Chapter 27 Balancing the ethical and methodological pros and cons of the BDMA
Abstract
As scientific research is always to some extent value laden, addiction research carries (ethical) implications for science, society and the individual. The brain disease model of addiction (BDMA) narrows down the kinds of questions formulated, the kinds of data produced and utilized, and the types of explanations considered satisfactory. Our chapter provides an overview of the ethical and methodological pros and cons of the brain disease model of addiction.

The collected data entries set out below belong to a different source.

[config.mk]
export PLATFORM = sky130hd
export DESIGN_NAME = timer_compare_counter_quirks
export DESIGN_NICKNAME = d
export VERILOG_FILES = /design/src/design/tcq_pkg.sv /design/src/design/tcq_channel.sv /design/src/design/timer_compare_counter_quirks.sv
export SDC_FILE = /design/constraint.sdc
export NUM_CORES = 1
export LEC_CHECK = 0
export ABC_CLOCK_PERIOD_IN_PS = 2900
export BUFFER_PORTS_ARGS = -buffer_cell sky130_fd_sc_hd__buf_4
export CAP_MARGIN = 20
export CORE_MARGIN = 4
export CORE_UTILIZATION = 50
export CTS_CLUSTER_DIAMETER = 200
export CTS_CLUSTER_SIZE = 28
export DETAILED_ROUTE_END_ITERATION = 10
export PLACE_DENSITY_LB_ADDON = 0.25
export SLEW_MARGIN = 40
export SYNTH_ARGS = -nofsm -noshare
export SYNTH_HDL_FRONTEND = slang
export SYNTH_SLANG_ARGS = --single-unit
[constraint.sdc]
create_clock -name core_clk -period 2.9 [get_ports core_clk]
set_clock_uncertainty 0.05 [all_clocks]
set_input_delay 0.58 -clock core_clk [delete_from_list [all_inputs] [get_ports core_clk]]
set_output_delay 0.58 -clock core_clk [all_outputs]
set_load 0.005 [all_outputs]
[src/design/tcq_pkg.sv]
package tcq_pkg;
    localparam int CNT_W = 16;
    localparam int CH_N = 2;

    // clock source select codes
    localparam logic [1:0] SRC_EXT = 2'h0;
    localparam logic [1:0] SRC_AUX = 2'h1;
    localparam logic [1:0] SRC_SUB = 2'h2;
    localparam logic [1:0] SRC_INV = 2'h3;

    // control word field positions
    localparam int CTL_W = 16;
    localparam int CTL_CLR_BIT = 2;
    localparam int CTL_RUN_BIT = 4;
    localparam int CTL_DIV_LO = 6;
    localparam int CTL_DIV_HI = 7;
    localparam int CTL_SRC_LO = 8;
    localparam int CTL_SRC_HI = 9;
    localparam logic [15:0] CTL_RESET = 16'h0000;

    localparam int VEC_W = 4;
    localparam logic [3:0] VEC_NONE = 4'h0;
    // value left behind in the vector after a watchdog hit mid-update
    localparam logic [3:0] VEC_GARBLE = 4'hE;
    localparam logic [15:0] CTL_GARBLE = 16'h0310;

    localparam logic [2:0] PRESCALE_W0 = 3'h0;

    typedef enum logic [1:0] {
        PH_CLEARED = 2'b00,
        PH_RUNNING = 2'b01
    } tcq_phase_t;
endpackage : tcq_pkg
==> config.mk <==
export PLATFORM = sky130hd
export DESIGN_NAME = cfb_engine
export DESIGN_NICKNAME = d
export VERILOG_FILES = /design/src/shared/cfb_pkg.sv /design/src/rtl/cfb_engine.sv
export SDC_FILE = /design/constraint.sdc
export NUM_CORES = 1
export LEC_CHECK = 0
export ABC_CLOCK_PERIOD_IN_PS = 2750
export BUFFER_PORTS_ARGS = -buffer_cell sky130_fd_sc_hd__buf_2
export CAP_MARGIN = 20
export CORE_MARGIN = 1.5
export CORE_UTILIZATION = 40
export CTS_BUF_LIST = sky130_fd_sc_hd__clkbuf_4 sky130_fd_sc_hd__clkbuf_8 sky130_fd_sc_hd__clkbuf_16
export DETAILED_ROUTE_END_ITERATION = 16
export GPL_TIMING_DRIVEN = 0
export PLACE_DENSITY = 0.67
export SLEW_MARGIN = 5
export SYNTH_ARGS = -nofsm -noshare
export SYNTH_HDL_FRONTEND = slang
export SYNTH_SLANG_ARGS = --single-unit
==> constraint.sdc <==
create_clock -name sys_clk -period 2.75 [get_ports sys_clk]
set_input_delay 0 -clock sys_clk [delete_from_list [all_inputs] [get_ports sys_clk]]
set_output_delay 0 -clock sys_clk [all_outputs]
set_load 0.05 [all_outputs]
--- src/clock_sync_consts.vh ---
// constants for the clock synchronization codec
`ifndef CLOCK_SYNC_CONSTS_VH
`define CLOCK_SYNC_CONSTS_VH

// ********************
// timing
// ********************
`define CLK_PERIOD_NS      10
`define US_NS              1000
`define US_CYCLES          (`US_NS / `CLK_PERIOD_NS)
`define US_DIV_W           7
`define US_DIV_LAST        7'h63
`define PERIOD_W           26
`define PERIOD_DEFAULT_US  26'h00F4240

// ********************
// widths and fields
// ********************
`define MASTER_W           32
`define TIME_W             42
`define GROUP_W            7
`define SEG_W              14
`define SEGX_LSB           28
`define SEGY_LSB           14
`define SEGZ_LSB           0

// ********************
// ordered set layout: {k char, set id, group1 char, group2 char}
// ********************
`define SYN_K_CHAR         8'hBC
`define SYN_K_MASK         4'h8
`define SYNX_ID            8'hB5
`define SYNY_ID            8'hB6
`define SYNZ_ID            8'hB7
`define FILL_GUARD         2'h2
`define LOOKAHEAD          5

`endif

--- src/clock_sync_codec.v ---
// clock synchronization server and client for one link port
`timescale 1ns/1ps
`include "clock_sync_consts.vh"

module clock_sync_codec (
   mclk,
   reset_n,
   server_enable,
   client_enable,
   method_els,
   coding_64b66b,
   period_wr,
   period_value,
   csr_accept,
   csu_rx_valid,
   csu_rx_time,
   tx_in_word,
   tx_in_k,
   tx_in_fill,
   rx_word,
   rx_k,
   rx_fill,
   tx_word,
   tx_k,
   csu_tx_req,
   csu_tx_time,
   csr_notify,
   cap_server,
   cap_client,
   client_time,
   client_loaded,
   rx_fill_out
);
   input  wire                  mclk;
   input  wire                  reset_n;
   input  wire                  server_enable;
   input  wire                  client_enable;
   input  wire                  method_els;
   input  wire                  coding_64b66b;
   input  wire                  period_wr;
   input  wire [`PERIOD_W-1:0]  period_value;
   input  wire                  csr_accept;
   input  wire                  csu_rx_valid;
   input  wire [`TIME_W-1:0]    csu_rx_time;
   input  wire [31:0]           tx_in_word;
   input  wire [3:0]            tx_in_k;
   input  wire                  tx_in_fill;
   input  wire [31:0]           rx_word;
   input  wire [3:0]            rx_k;
   input  wire                  rx_fill;
   output reg  [31:0]           tx_word;
   output reg  [3:0]            tx_k;
   output reg                   csu_tx_req;
   output reg  [`TIME_W-1:0]    csu_tx_time;
   output reg                   csr_notify;
   output reg                   cap_server;
   output reg                   cap_client;
   output reg  [`TIME_W-1:0]    client_time;
   output reg                   client_loaded;
   output reg                   rx_fill_out;

   localparam [2:0] ST_IDLE = 3'h1;
   localparam [2:0] ST_Y    = 3'h2;
   localparam [2:0] ST_Z    = 3'h4;
   // ********************
   // reset release
   // ********************
   reg rst_meta_reg;
   reg rst_n_reg;
   always @(posedge mclk or negedge reset_n) begin
      if (!reset_n) begin
         rst_meta_reg <= 1'b0;
         rst_n_reg    <= 1'b0;
      end else begin
         rst_meta_reg <= 1'b1;
         rst_n_reg    <= rst_meta_reg;
      end
   end
   // ********************
   // microsecond tick, master counter and event period
   // ********************
   reg  [`US_DIV_W-1:0]  div_reg;
   reg                   tick_reg;
   reg  [`MASTER_W-1:0]  master_reg;
   reg  [`PERIOD_W-1:0]  period_reg;
   reg  [`PERIOD_W-1:0]  per_cnt_reg;
   reg                   pend_reg;
   wire [`TIME_W-1:0]    time_ext = {{(`TIME_W-`MASTER_W){1'b0}}, master_reg};
   wire [`PERIOD_W-1:0]  per_next = per_cnt_reg + 26'h0000001;
   wire                  prim_ok  = server_enable && !method_els && !coding_64b66b;
   wire                  ev_due   = tick_reg && server_enable && period_reg != 26'h0000000
                                    && per_next >= period_reg;
   wire                  start;
   always @(posedge mclk or negedge rst_n_reg) begin
      if (!rst_n_reg) begin
         div_reg     <= 7'h00;
         tick_reg    <= 1'b0;
         master_reg  <= 32'h00000000;
         period_reg  <= `PERIOD_DEFAULT_US;
         per_cnt_reg <= 26'h0000000;
         pend_reg    <= 1'b0;
         csu_tx_req  <= 1'b0;
         csu_tx_time <= 42'h00000000000;
         csr_notify  <= 1'b0;
         cap_server  <= 1'b0;
         cap_client  <= 1'b0;
      end else begin
         div_reg  <= (div_reg == `US_DIV_LAST) ? 7'h00 : div_reg + 7'h01;
         tick_reg <= (div_reg == `US_DIV_LAST);
         if (tick_reg)
            master_reg <= master_reg + 32'h00000001;
         if (period_wr)
            period_reg <= period_value;
         if (ev_due || !server_enable || period_reg == 26'h0000000)
            per_cnt_reg <= 26'h0000000;
         else if (tick_reg)
            per_cnt_reg <= per_next;
         csu_tx_req <= ev_due && method_els;
         if (ev_due && method_els)
            csu_tx_time <= time_ext;
         // a new event wins over the clear made by the insertion in the same cycle
         if (ev_due && prim_ok)
            pend_reg <= 1'b1;
         else if (start || !prim_ok)
            pend_reg <= 1'b0;
         csr_notify <= csr_accept && server_enable;
         cap_server <= server_enable;
         cap_client <= client_enable;
      end
   end
   // ********************
   // transmit: lookahead line and sync set insertion
   // ********************
   // five words of delay let us see that two fills follow the three replaced ones
   reg [36:0] pipe_reg [0:`LOOKAHEAD-1];
   reg [2:0]  tx_state_reg;
   reg [1:0]  fill_run_reg;
   reg [`TIME_W-1:0] snap_reg;
   reg [13:0] enc_in;
   wire [15:0] enc_out;
   wire [13:0] dec_out;
   wire [1:0]  dec_valid;
   wire        ahead_fill;
   wire [36:0] pipe_out = pipe_reg[`LOOKAHEAD-1];
   integer     s;
   genvar g;
   generate
      for (g = 0; g < `LOOKAHEAD; g = g + 1) begin : look
         wire is_fill = pipe_reg[g][36];
         wire chain;
         if (g == 0) begin : first
            assign chain = is_fill;
         end else begin : rest
            assign chain = is_fill && look[g-1].chain;
         end
      end
   endgenerate
   assign ahead_fill = look[`LOOKAHEAD-1].chain;
   always @(posedge mclk or negedge rst_n_reg) begin
      if (!rst_n_reg) begin
         for (s = 0; s < `LOOKAHEAD; s = s + 1)
            pipe_reg[s] <= 37'h0000000000;
      end else begin
         pipe_reg[0] <= {tx_in_fill, tx_in_k, tx_in_word};
         for (s = 1; s < `LOOKAHEAD; s = s + 1)
            pipe_reg[s] <= pipe_reg[s-1];
      end
   end
   assign start = (tx_state_reg == ST_IDLE) && pend_reg && prim_ok
                  && fill_run_reg == `FILL_GUARD && ahead_fill;
   always @* begin
      case (tx_state_reg)
         ST_Y:    enc_in = snap_reg[`SEGY_LSB+`SEG_W-1:`SEGY_LSB];
         ST_Z:    enc_in = snap_reg[`SEGZ_LSB+`SEG_W-1:`SEGZ_LSB];
         default: enc_in = time_ext[`SEGX_LSB+`SEG_W-1:`SEGX_LSB];
      endcase
   end
   nd_char_codec codec (
      .enc_in    ({enc_in[6:0], enc_in[13:7]}),
      .enc_out   (enc_out),
      .dec_in    (rx_word[15:0]),
      .dec_out   (dec_out),
      .dec_valid (dec_valid)
   );
   always @(posedge mclk or negedge rst_n_reg) begin
      if (!rst_n_reg) begin
         tx_state_reg <= ST_IDLE;
         fill_run_reg <= 2'h0;
         snap_reg     <= 42'h00000000000;
         tx_word      <= 32'h00000000;
         tx_k         <= 4'h0;
      end else begin
         case (tx_state_reg)
            ST_IDLE: begin
               if (start) begin
                  snap_reg     <= time_ext;
                  tx_word      <= {`SYN_K_CHAR, `SYNX_ID, enc_out[7:0], enc_out[15:8]};
                  tx_k         <= `SYN_K_MASK;
                  tx_state_reg <= ST_Y;
                  fill_run_reg <= 2'h0;
               end else begin
                  tx_word <= pipe_out[31:0];
                  tx_k    <= pipe_out[35:32];
                  if (!pipe_out[36])
                     fill_run_reg <= 2'h0;
                  else if (fill_run_reg != `FILL_GUARD)
                     fill_run_reg <= fill_run_reg + 2'h1;
               end
            end
            ST_Y: begin
               tx_word      <= {`SYN_K_CHAR, `SYNY_ID, enc_out[7:0], enc_out[15:8]};
               tx_k         <= `SYN_K_MASK;
               tx_state_reg <= ST_Z;
            end
            ST_Z: begin
               tx_word      <= {`SYN_K_CHAR, `SYNZ_ID, enc_out[7:0], enc_out[15:8]};
               tx_k         <= `SYN_K_MASK;
               tx_state_reg <= ST_IDLE;
            end
            default: tx_state_reg <= ST_IDLE;
         endcase
      end
   end

   // ********************
   // receive: sync set recognition and client counter
   // ********************
   reg  [2:0]  rx_state_reg;
   reg  [27:0] rx_part_reg;
   wire        rx_syn  = rx_k == `SYN_K_MASK && rx_word[31:24] == `SYN_K_CHAR && (&dec_valid);
   wire        rx_x    = rx_syn && rx_word[23:16] == `SYNX_ID;
   wire        rx_y    = rx_syn && rx_word[23:16] == `SYNY_ID;
   wire        rx_z    = rx_syn && rx_word[23:16] == `SYNZ_ID;
   wire [13:0] rx_grp  = {dec_out[13:7], dec_out[6:0]};
   wire        rx_load = rx_z && rx_state_reg == ST_Z && client_enable && !coding_64b66b;
   always @(posedge mclk or negedge rst_n_reg) begin
      if (!rst_n_reg) begin
         rx_state_reg  <= ST_IDLE;
         rx_part_reg   <= 28'h0000000;
         client_time   <= 42'h00000000000;
         client_loaded <= 1'b0;
         rx_fill_out   <= 1'b0;
      end else begin
         // sync sets pass on as fill words whether or not the client uses them
         rx_fill_out <= rx_fill || rx_x || rx_y || rx_z;
         case (rx_state_reg)
            ST_Y: begin
               rx_state_reg <= rx_y ? ST_Z : (rx_x ? ST_Y : ST_IDLE);
               if (rx_y)
                  rx_part_reg[13:0] <= rx_grp;
               else if (rx_x)
                  rx_part_reg[27:14] <= rx_grp;
            end
            ST_Z: begin
               rx_state_reg <= rx_x ? ST_Y : ST_IDLE;
               if (rx_x)
                  rx_part_reg[27:14] <= rx_grp;
            end
            default: begin
               rx_state_reg <= rx_x ? ST_Y : ST_IDLE;
               if (rx_x)
                  rx_part_reg[27:14] <= rx_grp;
            end
         endcase
         client_loaded <= rx_load || (csu_rx_valid && client_enable);
         if (rx_load)
            client_time <= {rx_part_reg, rx_grp};
         else if (csu_rx_valid && client_enable)
            client_time <= csu_rx_time;
         else if (tick_reg)
            client_time <= client_time + 42'h00000000001;
      end
   end
endmodule // clock_sync_codec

Although there are good reasons to link many facets of addictive behavior to functional and physiological changes in the brain, overly reductive conceptualization of these behaviors is liable to miss crucial environmental and social determinants of addiction. Perhaps more importantly, if taken as the sole explanatory model and the basis for the design of interventions, BDMA may lead to self-defeating therapeutic and regulative practices by downplaying the person-level agency of the individual and the importance of social scaffolding in recovery.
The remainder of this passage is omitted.